<file path="config.mk">
export PLATFORM = sky130hd
export DESIGN_NAME = radio_sleep_mode_control
export DESIGN_NICKNAME = d
export VERILOG_FILES = /design/src/inc/sleep_ctl_pkg.sv /design/src/rtl/tick_gen.sv /design/src/rtl/period_timer.sv /design/src/rtl/radio_sleep_mode_control.sv
export SDC_FILE = /design/constraint.sdc
export NUM_CORES = 1
export LEC_CHECK = 0
export BUFFER_PORTS_ARGS = -buffer_cell sky130_fd_sc_hd__buf_2
export CORE_MARGIN = 2
export CORE_UTILIZATION = 50
export CTS_BUF_LIST = sky130_fd_sc_hd__clkbuf_16
export DETAILED_ROUTE_END_ITERATION = 12
export PLACE_DENSITY_LB_ADDON = 0.08
export SKIP_LAST_GASP = 1
export SYNTH_ARGS = -nofsm -noshare
export SYNTH_HDL_FRONTEND = slang
export SYNTH_HIERARCHICAL = 1
export SYNTH_SLANG_ARGS = --single-unit
</file>
<file path="constraint.sdc">
create_clock -name pclk -period 5.3 [get_ports pclk]
set_input_delay 0.265 -clock pclk [delete_from_list [all_inputs] [get_ports pclk]]
set_output_delay 0.265 -clock pclk [all_outputs]
set_load 0.01 [all_outputs]
</file>
<file path="src/inc/sleep_ctl_pkg.sv">
`default_nettype none
package sleep_ctl_pkg;

  // Register byte addresses
  localparam logic [7:0] ADDR_MODE      = 8'h00;
  localparam logic [7:0] ADDR_OPTIONS   = 8'h04;
  localparam logic [7:0] ADDR_SLEEP_PER = 8'h08;
  localparam logic [7:0] ADDR_WAKE_PER  = 8'h0C;
  localparam logic [7:0] ADDR_RATE      = 8'h10;
  localparam logic [7:0] ADDR_STATUS    = 8'h14;
  localparam logic [7:0] ADDR_IRQ_STAT  = 8'h18;
  localparam logic [7:0] ADDR_IRQ_MASK  = 8'h1C;

  // Mode codes
  localparam logic [3:0] MODE_AWAKE     = 4'h0;
  localparam logic [3:0] MODE_PIN       = 4'h1;
  localparam logic [3:0] MODE_CYCLIC    = 4'h4;
  localparam logic [3:0] MODE_CYC_PIN   = 4'h5;
  localparam logic [3:0] MODE_SUPPORT   = 4'h7;
  localparam logic [3:0] MODE_SYNC      = 4'h8;

  // Option bit positions
  localparam int OPT_PREF_COORD = 0;
  localparam int OPT_NON_COORD  = 1;
  localparam int OPT_STATUS_MSG = 2;
  localparam int OPT_NO_EARLY   = 3;
  localparam int OPT_EQUALITY   = 4;
  localparam int OPT_NO_DEPLOY  = 5;
  localparam int OPT_FULL_WAKE  = 8;

  localparam logic [8:0]  OPTIONS_MAX   = 9'h13E;
  localparam logic [8:0]  OPTIONS_RST   = 9'h002;
  localparam logic [3:0]  MODE_RST      = 4'h0;
  localparam logic [21:0] SLEEP_PER_MIN = 22'h000001;
  localparam logic [21:0] SLEEP_PER_MAX = 22'h15F900;
  localparam logic [21:0] SLEEP_PER_RST = 22'h00012C;
  localparam logic [21:0] WAKE_PER_MIN  = 22'h000001;
  localparam logic [21:0] WAKE_PER_MAX  = 22'h36EE80;
  localparam logic [21:0] WAKE_PER_RST  = 22'h000D08;
  localparam logic [7:0]  RATE_RST      = 8'h01;

  // Timebase
  localparam int CLK_HZ      = 20_000_000;
  localparam int TICK_1MS_US = 1000;
  localparam int TICK_1MS_CYC = CLK_HZ / 1_000_000 * TICK_1MS_US;
  localparam int TICKS_PER_10MS = 10;

  // Interrupt bits
  localparam int IRQ_SLEEP = 0;
  localparam int IRQ_WAKE  = 1;
  localparam int IRQ_REJ   = 2;
  localparam int IRQ_W     = 3;

endpackage : sleep_ctl_pkg
`default_nettype wire

</file>
<file path="src/rtl/tick_gen.sv">
`timescale 1ns/1ps
`default_nettype none
module tick_gen #(
  parameter int CYC = 20000
) (
  input  wire logic pclk,
  input  wire logic presetn,
  output logic      tick_1ms,
  output logic      tick_10ms
);
  typedef struct packed {
    logic [15:0] cyc;
    logic [3:0]  ms;
    logic        t1;
    logic        t10;
  } tick_st_t;

  tick_st_t st_r;
  tick_st_t st_nxt;

  always_comb begin
    st_nxt     = st_r;
    st_nxt.t1  = 1'b0;
    st_nxt.t10 = 1'b0;
    if (st_r.cyc == 16'(CYC - 1)) begin
      st_nxt.cyc = '0;
      st_nxt.t1  = 1'b1;
      if (st_r.ms == 4'(sleep_ctl_pkg::TICKS_PER_10MS - 1)) begin
        st_nxt.ms  = '0;
        st_nxt.t10 = 1'b1;
      end else begin
        st_nxt.ms = st_r.ms + 4'h1;
      end
    end else begin
      st_nxt.cyc = st_r.cyc + 16'h0001;
    end
  end

  always_ff @(posedge pclk or negedge presetn) begin
    if (!presetn) begin
      st_r <= '0;
    end else begin
      st_r <= st_nxt;
    end
  end

  assign tick_1ms  = st_r.t1;
  assign tick_10ms = st_r.t10;
endmodule : tick_gen
`default_nettype wire

</file>
<file path="src/rtl/period_timer.sv">
`timescale 1ns/1ps
`default_nettype none
module period_timer #(
  parameter int W = 22
) (
  input  wire logic         pclk,
  input  wire logic         presetn,
  input  wire logic         load,
  input  wire logic [W-1:0] count,
  input  wire logic         tick,
  output logic              done
);
  typedef struct packed {
    logic [W-1:0] left;
    logic         run;
    logic         done;
  } tmr_st_t;

  tmr_st_t st_r;
  tmr_st_t st_nxt;

  always_comb begin
    st_nxt      = st_r;
    st_nxt.done = 1'b0;
    if (load) begin
      st_nxt.left = count;
      st_nxt.run  = 1'b1;
    end else if (st_r.run && tick) begin
      if (st_r.left <= W'(1)) begin
        st_nxt.run  = 1'b0;
        st_nxt.done = 1'b1;
      end else begin
        st_nxt.left = st_r.left - W'(1);
      end
    end
  end

  always_ff @(posedge pclk or negedge presetn) begin
    if (!presetn) begin
      st_r <= '0;
    end else begin
      st_r <= st_nxt;
    end
  end

  assign done = st_r.done;
endmodule : period_timer
`default_nettype wire

</file>
<file path="src/rtl/radio_sleep_mode_control.sv">
// The APB register port and the placing of the registers were decided locally.
`timescale 1ns/1ps
`default_nettype none
module radio_sleep_mode_control #(
  parameter int TICK_CYC = sleep_ctl_pkg::TICK_1MS_CYC,
  parameter int CHECK_MS = 1
) (
  input  wire logic        pclk,
  input  wire logic        presetn,
  input  wire logic        psel,
  input  wire logic        penable,
  input  wire logic        pwrite,
  input  wire logic [7:0]  paddr,
  input  wire logic [31:0] pwdata,
  output logic [31:0]      prdata,
  output logic             pready,
  output logic             pslverr,
  input  wire logic        sleep_request_pin,
  input  wire logic        activity,
  input  wire logic        net_sync_wake,
  output logic             asleep,
  output logic             coordinator,
  output logic             status_msg_en,
  output logic             early_wake_en,
  output logic             node_equality,
  output logic             deploy_en,
  output logic             irq
);
  typedef enum logic [1:0] {
    ST_AWAKE,
    ST_SLEEP,
    ST_CHECK,
    ST_HOLD
  } phase_t;

  typedef struct packed {
    logic [3:0]  mode;
    logic [8:0]  opts;
    logic [21:0] sleep_per;
    logic [21:0] wake_per;
    logic [7:0]  rate;
    logic [2:0]  irq_stat;
    logic [2:0]  irq_mask;
    phase_t      phase;
    logic        asleep;
    logic        coord;
    logic        smsg;
    logic        early;
    logic        equal;
    logic        deploy;
    logic        irq;
    logic [31:0] prdata;
    logic        pslverr;
  } ctl_st_t;

  ctl_st_t st_r;
  ctl_st_t st_nxt;

  logic        tick_1ms;
  logic        tick_10ms;
  logic        sleep_done;
  logic        wake_done;
  logic        sleep_load;
  logic        wake_load;
  logic        wr;
  logic        rd;
  logic        mode_ok;
  logic        opts_ok;
  logic        val_ok;
  logic [3:0]  new_mode;
  logic [21:0] wake_cnt;
  logic        sync_mode;
  logic        async_cyc;
  logic        ev_sleep;
  logic        ev_wake;
  logic        ev_rej;

  tick_gen #(
    .CYC (TICK_CYC)
  ) u_tick (
    .pclk      (pclk),
    .presetn   (presetn),
    .tick_1ms  (tick_1ms),
    .tick_10ms (tick_10ms)
  );

  period_timer #(
    .W (22)
  ) u_sleep_tmr (
    .pclk    (pclk),
    .presetn (presetn),
    .load    (sleep_load),
    .count   (st_r.sleep_per),
    .tick    (tick_10ms),
    .done    (sleep_done)
  );

  period_timer #(
    .W (22)
  ) u_wake_tmr (
    .pclk    (pclk),
    .presetn (presetn),
    .load    (wake_load),
    .count   (wake_cnt),
    .tick    (tick_1ms),
    .done    (wake_done)
  );

  assign wr = psel && penable && pwrite;
  assign rd = psel && penable && !pwrite;
  assign new_mode = pwdata[3:0];

  // Mode legality
  always_comb begin
    mode_ok = 1'b0;
    if (pwdata[31:4] == '0) begin
      unique case (new_mode)
        sleep_ctl_pkg::MODE_AWAKE,
        sleep_ctl_pkg::MODE_PIN,
        sleep_ctl_pkg::MODE_CYCLIC,
        sleep_ctl_pkg::MODE_CYC_PIN,
        sleep_ctl_pkg::MODE_SUPPORT: mode_ok = 1'b1;
        sleep_ctl_pkg::MODE_SYNC:    mode_ok = 1'b1;
        default:                     mode_ok = 1'b0;
      endcase
      if ((new_mode == sleep_ctl_pkg::MODE_SUPPORT ||
           new_mode == sleep_ctl_pkg::MODE_SYNC) &&
          st_r.rate == 8'h00) begin
        mode_ok = 1'b0;
      end
    end
  end

  assign opts_ok = (pwdata[31:9] == '0) &&
                   (pwdata[8:0] <= sleep_ctl_pkg::OPTIONS_MAX) &&
                   !(pwdata[sleep_ctl_pkg::OPT_PREF_COORD] &&
                     pwdata[sleep_ctl_pkg::OPT_NON_COORD]);

  // Write legality per register
  always_comb begin
    unique case (paddr)
      sleep_ctl_pkg::ADDR_MODE:      val_ok = mode_ok;
      sleep_ctl_pkg::ADDR_OPTIONS:   val_ok = opts_ok;
      sleep_ctl_pkg::ADDR_SLEEP_PER:
        val_ok = pwdata[31:22] == '0 &&
                 pwdata[21:0] >= sleep_ctl_pkg::SLEEP_PER_MIN &&
                 pwdata[21:0] <= sleep_ctl_pkg::SLEEP_PER_MAX;
      sleep_ctl_pkg::ADDR_WAKE_PER:
        val_ok = pwdata[31:22] == '0 &&
                 pwdata[21:0] >= sleep_ctl_pkg::WAKE_PER_MIN &&
                 pwdata[21:0] <= sleep_ctl_pkg::WAKE_PER_MAX;
      sleep_ctl_pkg::ADDR_RATE:
        // Rate 0 would strand a synchronous mode
        val_ok = pwdata[31:8] == '0 &&
                 !(pwdata[7:0] == 8'h00 &&
                   (st_r.mode == sleep_ctl_pkg::MODE_SUPPORT ||
                    st_r.mode == sleep_ctl_pkg::MODE_SYNC));
      sleep_ctl_pkg::ADDR_IRQ_STAT,
      sleep_ctl_pkg::ADDR_IRQ_MASK:  val_ok = 1'b1;
      default:                       val_ok = 1'b0;
    endcase
  end

  assign sync_mode = st_r.mode == sleep_ctl_pkg::MODE_SYNC;
  assign async_cyc = st_r.mode == sleep_ctl_pkg::MODE_CYCLIC ||
                     st_r.mode == sleep_ctl_pkg::MODE_CYC_PIN;

  // Brief check window unless full wake is requested or the mode is synchronous
  assign wake_cnt = (st_r.phase == ST_SLEEP && !sync_mode &&
                     !st_r.opts[sleep_ctl_pkg::OPT_FULL_WAKE])
                    ? 22'(CHECK_MS) : st_r.wake_per;

  // Sequencer
  always_comb begin
    st_nxt     = st_r;
    sleep_load = 1'b0;
    wake_load  = 1'b0;
    ev_sleep   = 1'b0;
    ev_wake    = 1'b0;
    unique case (st_r.mode)
      sleep_ctl_pkg::MODE_PIN: begin
        st_nxt.phase = sleep_request_pin ? ST_SLEEP : ST_AWAKE;
      end
      sleep_ctl_pkg::MODE_CYCLIC,
      sleep_ctl_pkg::MODE_CYC_PIN,
      sleep_ctl_pkg::MODE_SYNC: begin
        if (st_r.mode == sleep_ctl_pkg::MODE_CYC_PIN &&
            !sleep_request_pin) begin
          st_nxt.phase = ST_AWAKE;
        end else begin
          unique case (st_r.phase)
            ST_AWAKE: begin
              st_nxt.phase = ST_SLEEP;
              sleep_load   = 1'b1;
            end
            ST_SLEEP: begin
              if (sleep_done || (sync_mode && net_sync_wake &&
                  !st_r.opts[sleep_ctl_pkg::OPT_NO_EARLY])) begin
                st_nxt.phase = async_cyc ? ST_CHECK : ST_HOLD;
                wake_load    = 1'b1;
              end
            end
            ST_CHECK: begin
              if (activity) begin
                st_nxt.phase = ST_HOLD;
                wake_load    = 1'b1;
              end else if (wake_done) begin
                st_nxt.phase = ST_SLEEP;
                sleep_load   = 1'b1;
              end
            end
            ST_HOLD: begin
              if (async_cyc && activity) begin
                wake_load = 1'b1;
              end else if (wake_done) begin
                st_nxt.phase = ST_SLEEP;
                sleep_load   = 1'b1;
              end
            end
          endcase
        end
      end
      default: begin
        st_nxt.phase = ST_AWAKE;
      end
    endcase
    st_nxt.asleep = st_nxt.phase == ST_SLEEP;
    ev_sleep = st_nxt.asleep && !st_r.asleep;
    ev_wake  = !st_nxt.asleep && st_r.asleep;

    // Option-driven roles, meaningful in synchronous modes
    st_nxt.coord  = (sync_mode || st_r.mode == sleep_ctl_pkg::MODE_SUPPORT)
                    && st_r.opts[sleep_ctl_pkg::OPT_PREF_COORD];
    if (st_r.opts[sleep_ctl_pkg::OPT_NON_COORD]) begin
      st_nxt.coord = 1'b0;
    end
    st_nxt.smsg   = st_r.opts[sleep_ctl_pkg::OPT_STATUS_MSG];
    st_nxt.early  = !st_r.opts[sleep_ctl_pkg::OPT_NO_EARLY];
    st_nxt.equal  = st_r.opts[sleep_ctl_pkg::OPT_EQUALITY];
    st_nxt.deploy = st_nxt.coord &&
                    !st_r.opts[sleep_ctl_pkg::OPT_NO_DEPLOY];

    // Bus access, zero wait states
    ev_rej          = wr && !val_ok;
    st_nxt.pslverr  = psel && !penable && !(pwrite ? val_ok :
                      (paddr <= sleep_ctl_pkg::ADDR_IRQ_MASK &&
                       paddr[1:0] == 2'b00));
    st_nxt.prdata   = '0;
    if (psel && !penable && !pwrite) begin
      unique case (paddr)
        sleep_ctl_pkg::ADDR_MODE:      st_nxt.prdata = 32'(st_r.mode);
        sleep_ctl_pkg::ADDR_OPTIONS:   st_nxt.prdata = 32'(st_r.opts);
        sleep_ctl_pkg::ADDR_SLEEP_PER: st_nxt.prdata = 32'(st_r.sleep_per);
        sleep_ctl_pkg::ADDR_WAKE_PER:  st_nxt.prdata = 32'(st_r.wake_per);
        sleep_ctl_pkg::ADDR_RATE:      st_nxt.prdata = 32'(st_r.rate);
        sleep_ctl_pkg::ADDR_STATUS:
          st_nxt.prdata = 32'({st_r.coord, st_r.phase, st_r.asleep});
        sleep_ctl_pkg::ADDR_IRQ_STAT:  st_nxt.prdata = 32'(st_r.irq_stat);
        sleep_ctl_pkg::ADDR_IRQ_MASK:  st_nxt.prdata = 32'(st_r.irq_mask);
        default:                       st_nxt.prdata = '0;
      endcase
    end
    if (wr && val_ok) begin
      unique case (paddr)
        sleep_ctl_pkg::ADDR_MODE:      st_nxt.mode = new_mode;
        sleep_ctl_pkg::ADDR_OPTIONS:   st_nxt.opts = pwdata[8:0];
        sleep_ctl_pkg::ADDR_SLEEP_PER: st_nxt.sleep_per = pwdata[21:0];
        sleep_ctl_pkg::ADDR_WAKE_PER:  st_nxt.wake_per = pwdata[21:0];
        sleep_ctl_pkg::ADDR_RATE:      st_nxt.rate = pwdata[7:0];
        sleep_ctl_pkg::ADDR_IRQ_STAT:
          st_nxt.irq_stat = st_r.irq_stat & ~pwdata[2:0];
        sleep_ctl_pkg::ADDR_IRQ_MASK:  st_nxt.irq_mask = pwdata[2:0];
        default:                       st_nxt.mode = st_r.mode;
      endcase
    end
    // Set after clear so a same-cycle event survives
    st_nxt.irq_stat = st_nxt.irq_stat | {ev_rej, ev_wake, ev_sleep};
    st_nxt.irq = |(st_nxt.irq_stat & st_nxt.irq_mask);
  end

  always_ff @(posedge pclk or negedge presetn) begin
    if (!presetn) begin
      st_r           <= '0;
      st_r.mode      <= sleep_ctl_pkg::MODE_RST;
      st_r.opts      <= sleep_ctl_pkg::OPTIONS_RST;
      st_r.sleep_per <= sleep_ctl_pkg::SLEEP_PER_RST;
      st_r.wake_per  <= sleep_ctl_pkg::WAKE_PER_RST;
      st_r.rate      <= sleep_ctl_pkg::RATE_RST;
      st_r.early     <= 1'b1;
    end else begin
      st_r <= st_nxt;
    end
  end

  assign prdata        = st_r.prdata;
  assign pslverr       = st_r.pslverr;
  assign pready        = 1'b1;
  assign asleep        = st_r.asleep;
  assign coordinator   = st_r.coord;
  assign status_msg_en = st_r.smsg;
  assign early_wake_en = st_r.early;
  assign node_equality = st_r.equal;
  assign deploy_en     = st_r.deploy;
  assign irq           = st_r.irq;
endmodule : radio_sleep_mode_control
`default_nettype wire

</file>
== Word level (Yosys, flattened, before mapping) ==
Cells that the tools add are included.

* Memory bits (read-only): 0
* Bits in latches: 0
* Bits in registers: 183
* Logic and storage cells: 187
* Bits of input ports: 48
* Memory bits (writable): 0
* Memories: 0

* Reductions and logical operators: 73
* $mul: 0
* Order comparisons: 7
* Divide/modulo/power cells: 0
* Shift operators: 0
* Add/subtract/negate cells: 4
* Mux-type cells: 47
* Bitwise gates (word level): 4
* Equal/unequal tests: 25

{| class="wikitable"
|+ Operators by type and width
! cell !! number
|-
| 22-bit one-hot mux with 8 select lines || 1
|-
| 22-bit 2-to-1 mux || 4
|-
| 24-bit 2-to-1 mux || 2
|-
| 23-bit 2-to-1 mux || 2
|-
| 22-bit by 1-bit <= comparator with 1-bit output (second input constant) || 2
|-
| 22-bit by 1-bit subtractor with 22-bit output (second input constant) || 2
|-
| 8-bit by 5-bit equality test with 1-bit output (second input constant) || 4
|-
| 1-bit logical AND || 29
|-
| 28-bit zero test || 1
|-
| 4-bit by 3-bit equality test with 1-bit output (second input constant) || 6
|-
| 24-bit zero test || 1
|-
| 8-bit zero test || 3
|-
| 23-bit zero test || 1
|-
| 22-bit by 1-bit greater-or-equal comparator with 1-bit output (second input constant) || 1
|-
| 22-bit by 21-bit <= comparator with 1-bit output (second input constant) || 1
|-
| 22-bit <= comparator (second input constant) || 1
|-
| 1-bit 2-to-1 mux || 20
|-
| 2-bit AND reduction || 9
|-
| 16-bit by 1-bit adder with 16-bit output (second input constant) || 1
|-
| 16-bit by 15-bit equality test with 1-bit output (second input constant) || 1
|-
| 8-bit by 4-bit equality test with 1-bit output (second input constant) || 2
|-
| 16-bit 2-to-1 mux || 1
|-
| 2-bit 2-to-1 mux || 8
|-
| 1-bit zero test || 13
|-
| 28 further kinds || 44
|}

== Longest topological paths before layout ==
* Depth after elaboration: 14
* Mapped depth: 13
* Mapped depth without buffers: 9

== Cells and area by module ==
The synthesis kept the hierarchy.

{| class="wikitable"
|+ Modules (own cells, without submodules)
! module !! instances !! seq. area each (µm²) !! area an instance (µm²) !! cells an instance
|-
| radio_sleep_mode_control || 1 || 2,591.2 || 5,271.3 || 457
|-
| period_timer || 2 || 600.6 || 1,594.0 || 185
|-
| tick_gen || 1 || 550.5 || 978.4 || 85
|}

== Worst setup path after synthesis ==
Ideal clock, no wire load.

* Kind: register -> register
* From: reg, netlist name st_r[110]
* To: reg u_wake_tmr/st_r[10] (netlist bit)
* Cell stages (with the launch flop): 13
* Arrival time: 2.377 ns
* Slack: 2.802 ns
* Path buffers: 4
* Data required time: 5.179 ns
* Period minus slack after synthesis: 2.498 ns
* Cell sequence: dfrtp_1 > clkbuf_1 > nor3b_1 > nand2b_1 > and3_1 > o21a_1 > buf_4 > o21ba_1 > nand4_1 > or3_1 > buf_4 > buf_8 > a22o_1

{| class="wikitable"
|+ RTL lines
! item !! line !! source
|-
| to (signal assigned) || period_timer.sv:42 || <nowiki>st_r <= st_nxt;</nowiki>
|-
| to (decl) || period_timer.sv:19 || <nowiki>tmr_st_t st_r;</nowiki>
|}

==> flow_metrics.env <==
export IMPL_outcome="completed"
export IMPL_yosysTopAreaCell="dfrtp_1"
export IMPL_dp_slack_ns=2.02
export IMPL_diodes=0
export IMPL_fill_cells=1698
export IMPL_root_buffer="clkbuf_16"
export IMPL_cpPeakStageDelay_ns=0.64
export IMPL_initial_core_util_pct=50.6
export IMPL_drt_drc_violations_left=0
export IMPL_regArea_um2=4340
export IMPL_setup_viol=0
export IMPL_cts_buffers=17
export IMPL_relSlewSlack_pct=28.3
export IMPL_ir_drop_v=0.000194
export IMPL_grt_first_pass_wirelength_um=38800
export IMPL_cellLeakagePower_nw=4.49
export IMPL_via_per_inst=6.08
export IMPL_layout_drive_gt1_share_pct=23.3
export IMPL_ant_nets=0
export IMPL_critPathBufInv=1
export IMPL_timing_final_hold_violations=0
export IMPL_die_w_um=141
export IMPL_io_pins=89
export IMPL_ys_warnings_count=6
export IMPL_crit_type="reg -> reg"
export IMPL_rows=50
export IMPL_drt_first_pass_iters=6
export IMPL_grt_max_degree=68
export IMPL_syn_avg_cell_area_um2=10.3
export IMPL_fin_crit_ns=3.39
export IMPL_slowest_stage="nor4b_1"
export IMPL_maxCapViolCount=0
export IMPL_area_growth_pct=8.70
export IMPL_power_density_nw_per_um2=259
export IMPL_endpoint_kind="flop"
export IMPL_synth_edf_count=0
export IMPL_crit_arrival_ns=3.69
export IMPL_worst_setup_path_start_kind="flop"
export IMPL_port_buffers=77
export IMPL_clock_path_buffers=2
export IMPL_fin_ws_ns=1.91
export IMPL_path_clk_slew_ns=0.07
export IMPL_gp_congestion=0.896
export IMPL_fin_crit_sh_pct=63.9
export IMPL_synth_seq_cells=173
export IMPL_hp_class="in -> reg"
export IMPL_synth_most_common_cell="dfrtp_1"
export IMPL_dp_hpwl_um=17000
export IMPL_max_freq_mhz=295
export IMPL_yosys_top_cells_count="162 x dfrtp_1, 84 x nor2_1, 63 x mux2_2, 45 x nand2_1, 39 x buf_4"
export IMPL_yosysTopAreaCellShare_pct=43.0
export IMPL_synth_async_sr_flop_share_pct=100
export IMPL_skew_ns=0.00957
export IMPL_tns_ns=0
export IMPL_synth_seq_area_share_pct=46.0
export IMPL_multi_input_area_um2=4510
export IMPL_synthFlopType="dfrtp_1"
export IMPL_cts_max_level=4
export IMPL_rsz0062_at_grt="false"
export IMPL_synthDistinctLibCells=87
export IMPL_worst_hold_slack_ns=0.0425
export IMPL_syn_area_um2=9440
export IMPL_die_y_um=141
export IMPL_fin_nets=999
export IMPL_cts_sinks=173
export IMPL_routed_wl_um=24100
export IMPL_cts_tree="yes"
export IMPL_dieArea_um2=20000
export IMPL_slew_violations=0
export IMPL_path_cells="nor4b_1, a31oi_1, nor2_1, o21a_1, buf_4, o21ba_1, nand4_1, or3_1, o21ai_2, o2bb2ai_1"
export IMPL_grt_overflow_total=0
export IMPL_cp_max_fo=37
export IMPL_worst_pin_slew_ns=1.07
export IMPL_antenna_found_initial=0
export IMPL_routedWlPerCell_um=20.2
export IMPL_core_um2=18600
export IMPL_grt_pass1_vias=6993
export IMPL_clk_insertion_delay_late_ns=0.43
export IMPL_gr_usage_all_layers_pct=24.9
export IMPL_postSynthCellCount=912
export IMPL_synthTopCellsByArea="dfrtp_1 43%, mux2_2 7.5%, nor2_1 3.3%"
export IMPL_cp_top_family="simple AND/OR/NAND/NOR gates"
export IMPL_critical_path_required_ns=5.60
export IMPL_drtIter0Drc=575
export IMPL_vias=7255
[report_power, final]
part | switching [mW] | internal [mW]
Combinational | 0.0746 | 0.0265
Clock | 0.566 | 0.664
Sequential | 0.000678 | 1.32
:::::
#### [WORK TO BE COMPLETED]
Quote exactly the stretch of lines above that starts at the first one and ends at the line with "export SKIP_LAST_GASP = 1", and nothing beyond it.

#### [SOLUTION]
<file path="config.mk">
export PLATFORM = sky130hd
export DESIGN_NAME = radio_sleep_mode_control
export DESIGN_NICKNAME = d
export VERILOG_FILES = /design/src/inc/sleep_ctl_pkg.sv /design/src/rtl/tick_gen.sv /design/src/rtl/period_timer.sv /design/src/rtl/radio_sleep_mode_control.sv
export SDC_FILE = /design/constraint.sdc
export NUM_CORES = 1
export LEC_CHECK = 0
export BUFFER_PORTS_ARGS = -buffer_cell sky130_fd_sc_hd__buf_2
export CORE_MARGIN = 2
export CORE_UTILIZATION = 50
export CTS_BUF_LIST = sky130_fd_sc_hd__clkbuf_16
export DETAILED_ROUTE_END_ITERATION = 12
export PLACE_DENSITY_LB_ADDON = 0.08
export SKIP_LAST_GASP = 1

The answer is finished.